Another implementation means that the size adjustment strategy is a size reduction model. A training process of the size reduction model is as follows: a large number of third sample images and fourth sample images are obtained in advance, where a resolution of the third sample image is greater than a resolution of the corresponding fourth sample image, that is, a size of the third sample image is greater than a size of the corresponding fourth sample image; a second preset model is trained according to a large number of third sample images and fourth sample images, so as to obtain a size reduction model; and the size reduction model learns a mapping relationship between the third sample image and the fourth sample image, that is, a mapping relationship between a high-resolution image and a low-resolution image. Based on this, for the first object image of the target object, the first object image is reduced by the size reduction model, that is, the size of the first object image is reduced according to the mapping relationship between the third sample image and the fourth sample image, so as to obtain the reduced first object image as the second object image. Therefore, this application provides a possible implementation. When the preset adjustment strategy is the size adjustment strategy, the size adjustment strategy is a size reduction model, and S203 is specifically S2034 (not shown in the figure): perform reduction processing on the first object image according to the size reduction model, so as to obtain the second object image. The size reduction model is configured for reducing the size of the first object image according to the mapping relationship between the third sample image and the fourth sample image, and the resolution of the third sample image is greater than the resolution of the fourth sample image. The size of the second object image is less than the size of the first object image.
The size reduction model may be an enhanced super-resolution generative adversarial network (ESRGAN), and the ESRGAN is configured to convert an inputted high-resolution image into a low-resolution image.
In S2034, the first object image of the target object is processed by the size reduction model, so that the first object image of the target object is accurately and intelligently reduced into the second object image. The second object image is fused to the second live streaming picture to highlight the objects other than the target object in a plurality of preset objects, thereby providing accurate and effective image data for subsequently highlighting the objects other than the target object in a plurality of preset objects in the second live streaming picture.
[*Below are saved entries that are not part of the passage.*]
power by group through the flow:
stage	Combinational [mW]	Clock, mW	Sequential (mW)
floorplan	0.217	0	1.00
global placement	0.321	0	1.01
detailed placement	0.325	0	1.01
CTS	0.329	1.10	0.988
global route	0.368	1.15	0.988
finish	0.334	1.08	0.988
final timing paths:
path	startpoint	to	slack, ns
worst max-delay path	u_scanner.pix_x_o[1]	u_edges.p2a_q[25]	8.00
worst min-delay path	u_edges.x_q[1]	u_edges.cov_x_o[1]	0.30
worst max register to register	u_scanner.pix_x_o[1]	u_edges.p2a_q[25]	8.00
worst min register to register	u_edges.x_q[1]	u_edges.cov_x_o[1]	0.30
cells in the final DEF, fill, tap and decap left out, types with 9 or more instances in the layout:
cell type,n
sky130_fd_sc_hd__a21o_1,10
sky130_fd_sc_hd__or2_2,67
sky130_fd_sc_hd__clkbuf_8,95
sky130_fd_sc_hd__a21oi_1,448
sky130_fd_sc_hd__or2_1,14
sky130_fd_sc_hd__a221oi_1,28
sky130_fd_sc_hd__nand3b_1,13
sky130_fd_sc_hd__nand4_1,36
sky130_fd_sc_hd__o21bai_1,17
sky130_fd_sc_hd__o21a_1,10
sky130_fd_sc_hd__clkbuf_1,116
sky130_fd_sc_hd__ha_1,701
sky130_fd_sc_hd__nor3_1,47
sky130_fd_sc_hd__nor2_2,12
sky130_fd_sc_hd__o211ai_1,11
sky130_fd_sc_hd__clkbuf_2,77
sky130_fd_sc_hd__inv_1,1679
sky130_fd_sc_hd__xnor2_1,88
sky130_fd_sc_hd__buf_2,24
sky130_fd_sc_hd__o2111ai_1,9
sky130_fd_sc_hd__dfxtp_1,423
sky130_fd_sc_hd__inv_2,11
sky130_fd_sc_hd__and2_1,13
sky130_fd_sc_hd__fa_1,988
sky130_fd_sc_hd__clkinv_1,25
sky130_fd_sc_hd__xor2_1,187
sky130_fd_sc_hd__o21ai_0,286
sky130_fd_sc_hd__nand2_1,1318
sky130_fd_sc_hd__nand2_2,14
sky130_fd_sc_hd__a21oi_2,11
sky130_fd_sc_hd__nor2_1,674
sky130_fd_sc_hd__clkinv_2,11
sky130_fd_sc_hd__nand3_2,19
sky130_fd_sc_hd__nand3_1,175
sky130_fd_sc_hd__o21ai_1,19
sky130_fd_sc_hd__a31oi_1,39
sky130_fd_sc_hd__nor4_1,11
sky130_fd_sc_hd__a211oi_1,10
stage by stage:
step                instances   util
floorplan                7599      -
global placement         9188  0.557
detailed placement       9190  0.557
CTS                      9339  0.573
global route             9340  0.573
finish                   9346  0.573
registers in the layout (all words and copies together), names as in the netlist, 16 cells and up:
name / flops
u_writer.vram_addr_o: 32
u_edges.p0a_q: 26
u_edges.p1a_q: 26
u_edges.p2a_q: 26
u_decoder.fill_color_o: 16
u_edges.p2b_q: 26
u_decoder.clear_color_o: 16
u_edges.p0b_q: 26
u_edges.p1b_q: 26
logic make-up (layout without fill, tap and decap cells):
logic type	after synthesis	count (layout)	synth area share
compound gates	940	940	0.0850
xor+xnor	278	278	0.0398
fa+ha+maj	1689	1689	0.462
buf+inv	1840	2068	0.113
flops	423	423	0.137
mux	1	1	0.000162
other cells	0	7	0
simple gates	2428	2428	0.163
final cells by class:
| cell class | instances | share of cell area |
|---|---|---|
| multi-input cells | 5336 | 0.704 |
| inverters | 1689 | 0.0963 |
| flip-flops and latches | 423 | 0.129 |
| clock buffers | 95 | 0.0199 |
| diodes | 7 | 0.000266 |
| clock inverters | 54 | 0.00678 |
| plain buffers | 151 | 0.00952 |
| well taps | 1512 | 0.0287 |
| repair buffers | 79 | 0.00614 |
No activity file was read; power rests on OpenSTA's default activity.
As an example of S2034, based on the foregoing example of S203, the object 2 image 1 indicated in FIG. 6(a) is reduced by the ESRGAN to obtain the second object image indicated in FIG. 6(b) as an object 2 image 2. The size of the object 2 image 2 is less than the size of the object 2 image 1, and the resolution of the object 2 image 2 is less than the resolution of the object 2 image 1.
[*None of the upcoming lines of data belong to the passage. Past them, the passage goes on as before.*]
==> src/common/debug_defines.svh <==
`ifndef DEBUG_DEFINES_SVH
`define DEBUG_DEFINES_SVH

`define BAUD_DIVISOR     2      // Clocks per oversampling tick
`define OVERSAMPLE       16     // Ticks per serial bit

`define IF_ID_WIDTH      32
`define MEM_WB_WIDTH     71

`define IMEM_ADDR_WIDTH  6
`define INSTR_WIDTH      32

`define TX_FIFO_DEPTH    16     // Must be a power of two

`define OP_DUMP_IF_ID    8'h01
`define OP_DUMP_MEM_WB   8'h05
`define OP_LOAD          8'h07
`define OP_CONT          8'h08
`define OP_STEP_MODE     8'h09
`define OP_STEP          8'h0A

`define ACK_BYTE         8'h52  // ASCII 'R'

`endif

==> src/common/uart_pkg.sv <==
`default_nettype none

package uart_pkg;

    // Frame position, shared by the receiver and the transmitter
    typedef enum logic [2:0] {
        IDLE  = 3'd0,
        START = 3'd1,
        DATA  = 3'd2,
        STOP  = 3'd3
    } uart_state_t;

endpackage

`default_nettype wire

==> src/common/debug_pkg.sv <==
`default_nettype none

`include "debug_defines.svh"

package debug_pkg;

    typedef enum logic [7:0] {
        CMD_DUMP_IF_ID  = `OP_DUMP_IF_ID,
        CMD_DUMP_MEM_WB = `OP_DUMP_MEM_WB,
        CMD_LOAD        = `OP_LOAD,
        CMD_CONT        = `OP_CONT,
        CMD_STEP_MODE   = `OP_STEP_MODE,
        CMD_STEP        = `OP_STEP
    } cmd_t;

    typedef enum logic [2:0] {
        IDLE       = 3'd0,
        DUMP_BYTE  = 3'd1,  // Push one snapshot byte
        DUMP_WAIT  = 3'd2,  // FIFO full, hold the byte
        LOAD_COUNT = 3'd3,  // Expect the word count
        LOAD_BYTE  = 3'd4,  // Expect instruction bytes
        ACK        = 3'd5,
        STEP       = 3'd6
    } ctrl_state_t;

    typedef logic [`IF_ID_WIDTH-1:0]  if_id_t;
    typedef logic [`MEM_WB_WIDTH-1:0] mem_wb_t;

    // Widest latch rounded up to whole bytes
    typedef logic [((`MEM_WB_WIDTH + 7) / 8) * 8 - 1:0] dump_snap_t;

endpackage

`default_nettype wire

==> src/uart/uart_baud_gen.sv <==
`timescale 1ns/100ps
`default_nettype none

`include "debug_defines.svh"

module uart_baud_gen (
    input  wire  i_clk,
    input  wire  i_reset,
    output logic o_tick
);

    localparam int CNT_W = $clog2(`BAUD_DIVISOR + 1);

    logic [CNT_W-1:0] count;

    always_ff @(posedge i_clk or posedge i_reset) begin
        if (i_reset) begin
            count  <= '0;
            o_tick <= 1'b0;
        end else if (count == CNT_W'(`BAUD_DIVISOR - 1)) begin
            count  <= '0;
            o_tick <= 1'b1;         // One clock wide
        end else begin
            count  <= count + 1'b1;
            o_tick <= 1'b0;
        end
    end

endmodule

`default_nettype wire

==> src/uart/uart_rx.sv <==
`timescale 1ns/100ps
`default_nettype none

`include "debug_defines.svh"

module uart_rx
    import uart_pkg::*;
(
    input  wire        i_clk,
    input  wire        i_reset,
    input  wire        i_tick,
    input  wire        i_rx,
    output logic [7:0] o_data,
    output logic       o_valid
);

    localparam int TICK_W = $clog2(`OVERSAMPLE);

    uart_state_t       state;
    logic              rx_meta;
    logic              rx_sync;
    logic [TICK_W-1:0] tick_cnt;
    logic [2:0]        bit_cnt;
    logic [7:0]        shift;
    logic              half_bit;
    logic              full_bit;

    assign half_bit = i_tick && (tick_cnt == TICK_W'(`OVERSAMPLE / 2 - 1));
    assign full_bit = i_tick && (tick_cnt == TICK_W'(`OVERSAMPLE - 1));

    always_ff @(posedge i_clk or posedge i_reset) begin
        if (i_reset) begin
            rx_meta  <= 1'b1;       // Line idles high
            rx_sync  <= 1'b1;
            state    <= IDLE;
            tick_cnt <= '0;
            bit_cnt  <= '0;
            o_valid  <= 1'b0;
        end else begin
            rx_meta <= i_rx;
            rx_sync <= rx_meta;
            o_valid <= 1'b0;
            case (state)
                IDLE: begin
                    if (!rx_sync) begin
                        tick_cnt <= '0;
                        state    <= START;
                    end
                end
                START: begin
                    if (half_bit) begin
                        tick_cnt <= '0;
                        bit_cnt  <= '0;
                        state    <= rx_sync ? IDLE : DATA;  // Glitch returns to idle
                    end else if (i_tick) begin
                        tick_cnt <= tick_cnt + 1'b1;
                    end
                end
                DATA: begin
                    if (full_bit) begin
                        tick_cnt <= '0;
                        bit_cnt  <= bit_cnt + 1'b1;
                        if (bit_cnt == 3'd7)
                            state <= STOP;
                    end else if (i_tick) begin
                        tick_cnt <= tick_cnt + 1'b1;
                    end
                end
                STOP: begin
                    if (full_bit) begin
                        o_valid <= rx_sync;  // Framing error drops the byte
                        state   <= IDLE;
                    end else if (i_tick) begin
                        tick_cnt <= tick_cnt + 1'b1;
                    end
                end
                default: state <= IDLE;
            endcase
        end
    end

    always_ff @(posedge i_clk) begin
        if (state == DATA && full_bit)
            shift <= {rx_sync, shift[7:1]};  // LSB arrives first
        if (state == STOP && full_bit)
            o_data <= shift;
    end

endmodule

`default_nettype wire

==> src/uart/uart_tx.sv <==
`timescale 1ns/100ps
`default_nettype none

`include "debug_defines.svh"

module uart_tx
    import uart_pkg::*;
(
    input  wire        i_clk,
    input  wire        i_reset,
    input  wire        i_tick,
    input  wire        i_empty,
    input  wire  [7:0] i_data,
    output logic       o_pop,
    output logic       o_tx
);

    localparam int TICK_W = $clog2(`OVERSAMPLE);

    uart_state_t       state;
    logic [TICK_W-1:0] tick_cnt;
    logic [2:0]        bit_cnt;
    logic [7:0]        shift;
    logic              bit_done;

    assign bit_done = i_tick && (tick_cnt == TICK_W'(`OVERSAMPLE - 1));
    assign o_pop    = (state == IDLE) && !i_empty;  // Head byte taken as the frame starts

    always_comb begin
        case (state)
            START:   o_tx = 1'b0;
            DATA:    o_tx = shift[0];
            default: o_tx = 1'b1;
        endcase
    end

    always_ff @(posedge i_clk or posedge i_reset) begin
        if (i_reset) begin
            state    <= IDLE;
            tick_cnt <= '0;
            bit_cnt  <= '0;
        end else begin
            case (state)
                IDLE: begin
                    if (!i_empty) begin
                        tick_cnt <= '0;
                        state    <= START;
                    end
                end
                START: begin
                    if (bit_done) begin
                        tick_cnt <= '0;
                        bit_cnt  <= '0;
                        state    <= DATA;
                    end else if (i_tick) begin
                        tick_cnt <= tick_cnt + 1'b1;
                    end
                end
                DATA: begin
                    if (bit_done) begin
                        tick_cnt <= '0;
                        bit_cnt  <= bit_cnt + 1'b1;
                        if (bit_cnt == 3'd7)
                            state <= STOP;
                    end else if (i_tick) begin
                        tick_cnt <= tick_cnt + 1'b1;
                    end
                end
                STOP: begin
                    if (bit_done)
                        state <= IDLE;
                    else if (i_tick)
                        tick_cnt <= tick_cnt + 1'b1;
                end
                default: state <= IDLE;
            endcase
        end
    end

    always_ff @(posedge i_clk) begin
        if (o_pop)
            shift <= i_data;
        else if (state == DATA && bit_done)
            shift <= shift >> 1;
    end

endmodule

`default_nettype wire

==> src/source/tx_fifo.sv <==
`timescale 1ns/100ps
`default_nettype none

`include "debug_defines.svh"

module tx_fifo (
    input  wire        i_clk,
    input  wire        i_reset,
    input  wire        i_push,
    input  wire  [7:0] i_data,
    input  wire        i_pop,
    output logic [7:0] o_data,
    output logic       o_full,
    output logic       o_empty
);

    localparam int ADDR_W = $clog2(`TX_FIFO_DEPTH);

    logic [7:0]      mem [`TX_FIFO_DEPTH];
    logic [ADDR_W:0] wr_ptr;    // Extra MSB tells full from empty
    logic [ADDR_W:0] rd_ptr;
    logic            do_push;
    logic            do_pop;

    assign do_push = i_push && !o_full;
    assign do_pop  = i_pop && !o_empty;

    assign o_empty = (wr_ptr == rd_ptr);
    assign o_full  = (wr_ptr[ADDR_W] != rd_ptr[ADDR_W])
                  && (wr_ptr[ADDR_W-1:0] == rd_ptr[ADDR_W-1:0]);
    assign o_data  = mem[rd_ptr[ADDR_W-1:0]];

    always_ff @(posedge i_clk or posedge i_reset) begin
        if (i_reset) begin
            wr_ptr <= '0;
            rd_ptr <= '0;
        end else begin
            if (do_push)
                wr_ptr <= wr_ptr + 1'b1;
            if (do_pop)
                rd_ptr <= rd_ptr + 1'b1;
        end
    end

    always_ff @(posedge i_clk) begin
        if (do_push)
            mem[wr_ptr[ADDR_W-1:0]] <= i_data;
    end

endmodule

`default_nettype wire

==> src/source/debug_ctrl.sv <==
`timescale 1ns/100ps
`default_nettype none

`include "debug_defines.svh"

module debug_ctrl
    import debug_pkg::*;
(
    input  wire                         i_clk,
    input  wire                         i_reset,
    input  wire                         i_rx_valid,
    input  wire  [7:0]                  i_rx_data,
    input  wire  if_id_t                i_if_id,
    input  wire  mem_wb_t               i_mem_wb,
    input  wire                         i_fifo_full,
    output logic                        o_fifo_push,
    output logic [7:0]                  o_fifo_data,
    output logic                        o_imem_we,
    output logic [`IMEM_ADDR_WIDTH-1:0] o_imem_addr,
    output logic [`INSTR_WIDTH-1:0]     o_imem_data,
    output logic                        o_cpu_enable,
    output logic                        o_step_mode
);

    localparam int IF_ID_BYTES  = (`IF_ID_WIDTH + 7) / 8;
    localparam int MEM_WB_BYTES = (`MEM_WB_WIDTH + 7) / 8;
    localparam int SNAP_WIDTH   = $bits(dump_snap_t);

    ctrl_state_t             state;
    cmd_t                    cmd;
    dump_snap_t              snap;
    logic [3:0]              dump_left;     // Bytes still to push
    logic [1:0]              byte_idx;
    logic [7:0]              word_left;
    logic [`INSTR_WIDTH-1:0] load_word;
    logic                    loading;
    logic                    step_mode;
    logic                    step_pulse;

    assign cmd = cmd_t'(i_rx_data);

    always_ff @(posedge i_clk or posedge i_reset) begin
        if (i_reset) begin
            state       <= IDLE;
            dump_left   <= '0;
            byte_idx    <= '0;
            word_left   <= '0;
            loading     <= 1'b0;
            step_mode   <= 1'b0;
            step_pulse  <= 1'b0;
            o_imem_we   <= 1'b0;
            o_imem_addr <= '0;
        end else begin
            step_pulse <= 1'b0;
            o_imem_we  <= 1'b0;
            if (o_imem_we)
                o_imem_addr <= o_imem_addr + 1'b1;
            case (state)
                IDLE: begin
                    if (i_rx_valid) begin
                        case (cmd)
                            CMD_DUMP_IF_ID: begin
                                dump_left <= 4'(IF_ID_BYTES);
                                state     <= DUMP_BYTE;
                            end
                            CMD_DUMP_MEM_WB: begin
                                dump_left <= 4'(MEM_WB_BYTES);
                                state     <= DUMP_BYTE;
                            end
                            CMD_LOAD: begin
                                loading     <= 1'b1;    // CPU halted until the ACK
                                o_imem_addr <= '0;
                                state       <= LOAD_COUNT;
                            end
                            CMD_CONT:      step_mode <= 1'b0;
                            CMD_STEP_MODE: step_mode <= 1'b1;
                            CMD_STEP:      state <= STEP;
                            default:       state <= IDLE;
                        endcase
                    end
                end
                DUMP_BYTE: begin
                    if (i_fifo_full) begin
                        state <= DUMP_WAIT;
                    end else begin
                        dump_left <= dump_left - 1'b1;
                        if (dump_left == 4'd1)
                            state <= ACK;
                    end
                end
                DUMP_WAIT: begin
                    if (!i_fifo_full)
                        state <= DUMP_BYTE;
                end
                LOAD_COUNT: begin
                    if (i_rx_valid) begin
                        word_left <= i_rx_data;
                        byte_idx  <= '0;
                        state     <= (i_rx_data == 8'd0) ? ACK : LOAD_BYTE;
                    end
                end
                LOAD_BYTE: begin
                    if (i_rx_valid) begin
                        byte_idx <= byte_idx + 1'b1;
                        if (byte_idx == 2'd3) begin
                            o_imem_we <= 1'b1;  // Word complete in load_word
                            word_left <= word_left - 1'b1;
                            if (word_left == 8'd1)
                                state <= ACK;
                        end
                    end
                end
                ACK: begin
                    if (!i_fifo_full) begin
                        loading <= 1'b0;
                        state   <= IDLE;
                    end
                end
                STEP: begin
                    step_pulse <= step_mode;
                    state      <= IDLE;
                end
                default: state <= IDLE;
            endcase
        end
    end

    // Snapshot taken once so the reply reflects a single cycle
    always_ff @(posedge i_clk) begin
        if (state == IDLE && i_rx_valid && cmd == CMD_DUMP_IF_ID)
            snap <= {{(SNAP_WIDTH - `IF_ID_WIDTH){1'b0}}, i_if_id};
        else if (state == IDLE && i_rx_valid && cmd == CMD_DUMP_MEM_WB)
            snap <= {{(SNAP_WIDTH - `MEM_WB_WIDTH){1'b0}}, i_mem_wb};
        else if (state == DUMP_BYTE && o_fifo_push)
            snap <= snap >> 8;
        if (state == LOAD_BYTE && i_rx_valid)
            load_word <= {i_rx_data, load_word[`INSTR_WIDTH-1:8]};  // Little-endian
    end

    assign o_fifo_push  = (state == DUMP_BYTE || state == ACK) && !i_fifo_full;
    assign o_fifo_data  = (state == ACK) ? `ACK_BYTE : snap[7:0];
    assign o_imem_data  = load_word;
    assign o_step_mode  = step_mode;
    assign o_cpu_enable = !loading && (!step_mode || step_pulse);

endmodule

`default_nettype wire

==> src/source/debug_unit.sv <==
`timescale 1ns/100ps
`default_nettype none

`include "debug_defines.svh"

module debug_unit
    import debug_pkg::*;
(
    input  wire                         i_clk,
    input  wire                         i_reset,
    input  wire                         i_uart_rx,
    output wire                         o_uart_tx,
    input  wire  if_id_t                i_if_id,
    input  wire  mem_wb_t               i_mem_wb,
    output wire                         o_imem_we,
    output wire  [`IMEM_ADDR_WIDTH-1:0] o_imem_addr,
    output wire  [`INSTR_WIDTH-1:0]     o_imem_data,
    output wire                         o_cpu_enable,
    output wire                         o_step_mode
);

    wire       tick;
    wire [7:0] rx_data;
    wire       rx_valid;
    wire       fifo_push;
    wire [7:0] fifo_wdata;
    wire       fifo_full;
    wire       fifo_empty;
    wire [7:0] fifo_head;
    wire       fifo_pop;

    uart_baud_gen u_baud_gen (
        .i_clk   (i_clk),
        .i_reset (i_reset),
        .o_tick  (tick)
    );

    uart_rx u_uart_rx (
        .i_clk   (i_clk),
        .i_reset (i_reset),
        .i_tick  (tick),
        .i_rx    (i_uart_rx),
        .o_data  (rx_data),
        .o_valid (rx_valid)
    );

    debug_ctrl u_debug_ctrl (
        .i_clk        (i_clk),
        .i_reset      (i_reset),
        .i_rx_valid   (rx_valid),
        .i_rx_data    (rx_data),
        .i_if_id      (i_if_id),
        .i_mem_wb     (i_mem_wb),
        .i_fifo_full  (fifo_full),
        .o_fifo_push  (fifo_push),
        .o_fifo_data  (fifo_wdata),
        .o_imem_we    (o_imem_we),
        .o_imem_addr  (o_imem_addr),
        .o_imem_data  (o_imem_data),
        .o_cpu_enable (o_cpu_enable),
        .o_step_mode  (o_step_mode)
    );

    tx_fifo u_tx_fifo (
        .i_clk   (i_clk),
        .i_reset (i_reset),
        .i_push  (fifo_push),
        .i_data  (fifo_wdata),
        .i_pop   (fifo_pop),
        .o_data  (fifo_head),
        .o_full  (fifo_full),
        .o_empty (fifo_empty)
    );

    uart_tx u_uart_tx (
        .i_clk   (i_clk),
        .i_reset (i_reset),
        .i_tick  (tick),
        .i_empty (fifo_empty),
        .i_data  (fifo_head),
        .o_pop   (fifo_pop),
        .o_tx    (o_uart_tx)
    );

endmodule

`default_nettype wire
In this embodiment of this application, during a specific implementation of S203, when the preset adjustment strategy is a position adjustment strategy, for the first object image of the target object, the first object image is moved by the position adjustment strategy, so as to obtain the second object image with a position is different from a position of the first object image. Therefore, this application provides a possible implementation. When the preset adjustment strategy is the position adjustment strategy, S203 is specifically S2035 (not shown in the figure): move the position of the first object image according to the position adjustment strategy, so as to obtain the second object image. A position of the second object image is different from the position of the first object image.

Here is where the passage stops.